Namun di tengah kemeriahan itu, ada kegelisahan yang menggumpal. Entah, apakah ada yang keliru dalam perjalanan sejarah, atau makna merdeka itu sendiri terlalu sempit untuk dimengerti.

Kita telah sepakat bahwa merdeka berarti bebas dari penjajahan. Tapi apakah kemerdekaan hanya sebatas bebas dari kolonialisme fisik? 

Bagaimana dengan penjajahan struktural, digital, dan mental yang justru makin mengakar dalam kehidupan kita? 

Kemerdekaan yang kita warisi hari ini tampak lebih sebagai narasi simbolik ketimbang praksis hidup sehari-hari.
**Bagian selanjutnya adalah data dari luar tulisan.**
### src/vkls_pkg.sv
`default_nettype none
// ----------------------------------------------------------------------------
// vkls_pkg: keyframe sampler package
// types, constants and state codes shared by the sampler modules
// ----------------------------------------------------------------------------
package vkls_pkg;

	localparam int MAX_KEYS   = 64;
	localparam int KEY_W      = $clog2(MAX_KEYS);
	localparam int CNT_W      = 7;
	localparam int COMPONENTS = 3;
	localparam int FRAC_W     = 16;
	localparam logic [16:0] BLEND_ONE = 17'h10000;

	localparam logic REQ_LOAD   = 1'b0;
	localparam logic REQ_SAMPLE = 1'b1;

	typedef struct packed {
		logic               req_type;
		logic [5:0]         key_index;
		logic [31:0]        time_point;
		logic signed [31:0] value_x;
		logic signed [31:0] value_y;
		logic signed [31:0] value_z;
	} in_item_t;

	typedef struct packed {
		logic signed [31:0] out_x;
		logic signed [31:0] out_y;
		logic signed [31:0] out_z;
		logic [16:0]        blend;
		logic [5:0]         segment;
	} res_item_t;

	typedef struct packed {
		logic [31:0]        key_time;
		logic signed [31:0] key_x;
		logic signed [31:0] key_y;
		logic signed [31:0] key_z;
	} key_entry_t;

	typedef struct packed {
		logic        go;
		logic [16:0] blend;
	} lane_ctl_t;

	typedef enum logic [3:0] {
		ST_IDLE,
		ST_SEARCH,
		ST_DRAIN,
		ST_FETCH_A,
		ST_FETCH_B,
		ST_CAPB,
		ST_DIV,
		ST_LANE,
		ST_WAIT
	} state_t;

endpackage
`default_nettype wire

### src/vkls_lane.sv
`default_nettype none
// ----------------------------------------------------------------------------
// vkls_lane: one component lane
// start + floor((end - start) * blend / 2^16) over two stages
// ----------------------------------------------------------------------------
module vkls_lane (
	input  wire logic               clk,
	input  wire logic               arst_n,
	input  wire vkls_pkg::lane_ctl_t ctl,
	input  wire logic signed [31:0] start_val,
	input  wire logic signed [31:0] end_val,
	output logic                    valid,
	output logic signed [31:0]      result
);

	logic signed [32:0] diff;
	logic signed [50:0] prod_s1;
	logic signed [31:0] a_s1;
	logic               v_s1;
	logic               v_s2;
	logic signed [31:0] res_s2;

	assign diff = 33'(signed'({end_val[31], end_val})) - 33'(signed'({start_val[31], start_val}));

	always_ff @(posedge clk or negedge arst_n) begin
		if (!arst_n) begin
			v_s1 <= 1'b0;
			v_s2 <= 1'b0;
		end else begin
			v_s1 <= ctl.go;
			v_s2 <= v_s1;
		end
	end

	always_ff @(posedge clk) begin
		prod_s1 <= 51'(diff) * 51'(signed'({1'b0, ctl.blend}));
		a_s1    <= start_val;
		res_s2  <= a_s1 + prod_s1[47:16];
	end

	assign valid  = v_s2;
	assign result = res_s2;

endmodule
`default_nettype wire

### config.mk
export PLATFORM = sky130hd
export DESIGN_NAME = vkls_lane
export DESIGN_NICKNAME = d
export VERILOG_FILES = /design/src/vkls_pkg.sv /design/src/vkls_lane.sv
export SDC_FILE = /design/constraint.sdc
export NUM_CORES = 2
export LEC_CHECK = 0
export BUFFER_PORTS_ARGS = -buffer_cell sky130_fd_sc_hd__buf_2
export CORE_ASPECT_RATIO = 0.5
export CORE_MARGIN = 2
export CORE_UTILIZATION = 55
export CTS_CLUSTER_SIZE = 14
export DETAILED_ROUTE_END_ITERATION = 8
export PLACE_DENSITY = 0.73
export SYNTH_ARGS = -nofsm -noshare
export SYNTH_HDL_FRONTEND = slang
export SYNTH_SLANG_ARGS = --single-unit
### constraint.sdc
create_clock -name clk -period 6.4 [get_ports clk]
set_input_delay 1.28 -clock clk [delete_from_list [all_inputs] [get_ports clk]]
set_output_delay 1.28 -clock clk [all_outputs]
set_load 0.1 [all_outputs]
==> results.toml <==
[status]
outcome = "finished, violations left"
violations = "setup timing"

[critical_path]
setup.worst_path.start_class = "input pin"
critical_path.most_common_cell = "fa_1"
worst-r2r-setup-slack_ns = 2.59
critical_path_peak_fanout = 4
critical_path.reg2reg.endpoint = "result[31]"
critical_path.reg2reg.startpoint = "prod_s1[17]"
r2r_cells = 11
critical_path_required_ns = 6.64
worst-endpoint-arrival_ns = 9.00
timing.setup.critical_path_class = "in -> reg"
cpPeakStageDelay_ns = 0.57
cell_with_the_largest_stage_delay_on_the_worst_path = "fa_1"
setup.worst_path.end_class = "flop"

[finish]
finalCoreUtilization_pct = 70.41
fillCellCount = 3127
multi_input_area_um2 = 20050
layout-area-overhead-vs-synth_pct = 25.55
n_antenna_cell = 0
post_route_cells_drive_above_1_share_pct = 24.50
ff_latch_area_um2 = 1972
finish.net_count = 3871

[drt]
drt_iter0_drc = 981
drt-wirelength-per-cell_um = 16.78
vias = 19170
drt.antenna.violating_nets = 0
drt_pass1_iterations = 7
route.detailed.vias_per_inst = 5.211
drt-total-wl_mm = 61.73
drc = 0

[timing]
maxSlewViolCount = 0
setup_ws_ns = -2.359
max_clock_freq_mhz = 114.2
layout_worst_path_cycle_share_pct = 136.9
worstMarginPinSlew_ns = 0.6504
final-hold-violation-count = 0
post_layout_minimum_cycle_time_ns = 8.759
grt_setup_unrepaired = "true"
max-slew-margin-rel_pct = 56.27
setup_failing_eps_final = 32
clock-skew-final_ns = 0.01219
worst_hold_slack_ns = 0.3568

[floorplan]
die_area_um2 = 44780
placement_rows = 53
initial_utilization_pct = 56.08
core-area_um2 = 42180
num_io_pins = 117
fp.dieH_um = 150.6
die_w_um = 297.3

[grt]
globalRoute.totalOverflow = 0
grt_pass1_wl_mm = 101.0
vias_in_the_first_global_route = 20900
grt_max_degree = 23
grt_usage_pct = 28.50
number_of_antenna_violations_at_the_first_check_in_global_routing = 0

[synth]
number_of_standard_cells_after_synthesis = 2640
synth-edff-count = 0
synth.most_common_cell = "inv_1"
yosys_most_used_dff = "dfxtp_1"
postSynth.asyncResetShare_pct = 2.041
seq_area_frac_synth_pct = 8.336
mappedNetlistNets = 3413
netlist_top_cells_count = "inv_1 (657), fa_1 (516), nand2_1 (308), and2_1 (268), ha_1 (173)"
synth.area.top_cells = "fa_1 (44%), inv_1 (10%), ha_1 (9.2%)"
synth_seq_cells = 98
post_synth_num_cell_types = 71
post_synth.cell_area_avg_um2 = 8.960
yosysTopAreaCell = "fa_1"
yosysWarnings = 0
synthDominantCellAreaShare_pct = 43.67
synth_area_um2 = 23650

[cts]
clockRootBuffer = "clkbuf_16"
worst_setup_hold_path_clk_slew_ns = 0.07
ctsLongestPathBuffers = 2
clkLatencyLatePin_ns = 0.36
cts.sinks = 98
tritoncts_buffers = 9
tritoncts = "yes"
cts_hold_buf = 0
clock_tree.htree_level_count = 3

[hold_path]
min_delay_path_depth = 0
hold_path_class = "reg -> reg"
min-delay-start = "v_s1"
holdPathEnd = "valid"

[place]
gp_routability_congestion = 0.8900
io_buffers = 116
post-dp-hpwl_mm = 50.70

[job]
max_cap_viol_count = 0
[layout by cell type, fill, tap and decap left out, types with 55 or more instances in the layout]
master / netlist / final
inv_1: 657 / 635
fa_1: 516 / 489
buf_4: 1 / 366
nand2_1: 308 / 291
and2_1: 268 / 255
ha_1: 173 / 150
buf_2: 4 / 113
dfxtp_1: 96 / 96
xnor2_1: 70 / 56
a21oi_1: 80 / 55
[worst max-delay path, delay by kind of cell]
family,cells,cell delay (ns)
AO/OA/AOI/OAI,10,1.87
AND/OR/NAND/NOR,5,0.78
buffers and inverters,12,1.04
XOR/XNOR,1,0.15
adder cells (fa/ha/maj),9,3.87
[metrics by stage]
step	worst slack [ns]	instances	cell area (um2)	setup TNS, ns
after floorplan	-2.313	2640	24070	-54.18
final	-2.359	3679	29700	-61.51
after global routing	-2.619	3679	29700	-68.89
after detailed placement	-3.485	3613	28030	-91.38
after CTS	-2.340	3660	29160	-61.18
after global placement	-3.457	3613	28030	-88.56
[worst max-delay path by stage]
stage,start,to,slack (ns),depth (start not counted)
after floorplan,end_val[0],prod_s1[47],-2.31,34
after global placement,start_val[2],prod_s1[45],-3.46,34
after detailed placement,start_val[2],prod_s1[45],-3.48,34
after CTS,start_val[4],prod_s1[39],-2.34,34
after global routing,end_val[0],prod_s1[47],-2.62,38
final,end_val[0],prod_s1[39],-2.36,37
[metal layers]
layer  share of wire [%]  GRT usage (%)  vias to the layer above
met5                   0              0                        -
met4                 4.1          10.68                        0
met3                 4.2          3.319                      176
met2                  52          52.97                      517
met1                  40          34.40                     9735
li1                    -              -                     8745
[cell families (layout without fill, tap and decap cells)]
group	after synthesis	in the layout	share of synthesized area (%)
buffers and inverters	747	1209	11.89
flip-flops	98	98	8.336
multiplexers	1	1	0.04232
adder cells (fa/ha/maj)	689	689	52.82
AND/OR/NAND/NOR	757	757	16.13
AO/OA/AOI/OAI	250	250	7.056
XOR/XNOR	98	98	3.719
[sequential cells by signal (all words and copies together) (netlist names)]
signal / flops
v_s1: 1
result: 32
a_s1: 32
prod_s1: 32
valid: 1
[layout make-up]
cell class,count,area share (%)
multi-input cells,1795,67.52
repair buffers,537,14.03
inverters,657,8.388
flip-flops and latches,98,6.640
well taps,577,2.431
clock buffers,10,0.8047
clock inverters,5,0.1812
[what timing repair did]
action | 4_1_cts | 5_1_grt
buffers inserted | 33 | 23
endpoints found under the setup margin | 32 | 32
resized for setup | 134 | 96
cloned | 0 | 0
pin swaps | 88 | 104
Power is not shown: default switching activity piles up to over one toggle a cycle in this logic, so the estimate is an artifact.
Ketika masyarakat kecil sulit mengakses pendidikan, layanan kesehatan, dan keadilan hukum, kita dipaksa untuk bertanya ulang: sudahkah kita benar-benar merdeka?

Laporan Oxfam Indonesia tahun 2023 menunjukkan bahwa 1% orang terkaya menguasai lebih dari 50% kekayaan nasional. Ketimpangan ekonomi ini menciptakan jurang sosial yang tidak kalah kejam dari penjajahan kolonial. Kemerdekaan yang seharusnya membebaskan justru terasa memenjarakan sebagian besar rakyat dalam siklus kemiskinan.

Di sisi lain, WALHI mencatat semakin banyak ruang hidup masyarakat adat yang dirampas atas nama pembangunan. Ketika tanah, air, dan hutan diambil alih untuk investasi, apakah itu bukan bentuk baru dari kolonialisme, hanya saja kini berwajah legal? 

Kebebasan yang dibelenggu!

Demokrasi menjanjikan kebebasan berpendapat, tapi kenyataan berkata lain. Menurut Amnesty International, pelanggaran terhadap kebebasan berekspresi meningkat dalam beberapa tahun terakhir.

Aktivis, jurnalis, bahkan mahasiswa kerap dibungkam melalui UU ITE dan tekanan sosial-politik. Kita mungkin merdeka secara formal, tapi belum tentu bebas untuk bersuara.

Di ruang digital, keterbatasan akses teknologi dan literasi informasi menciptakan bentuk penjajahan baru.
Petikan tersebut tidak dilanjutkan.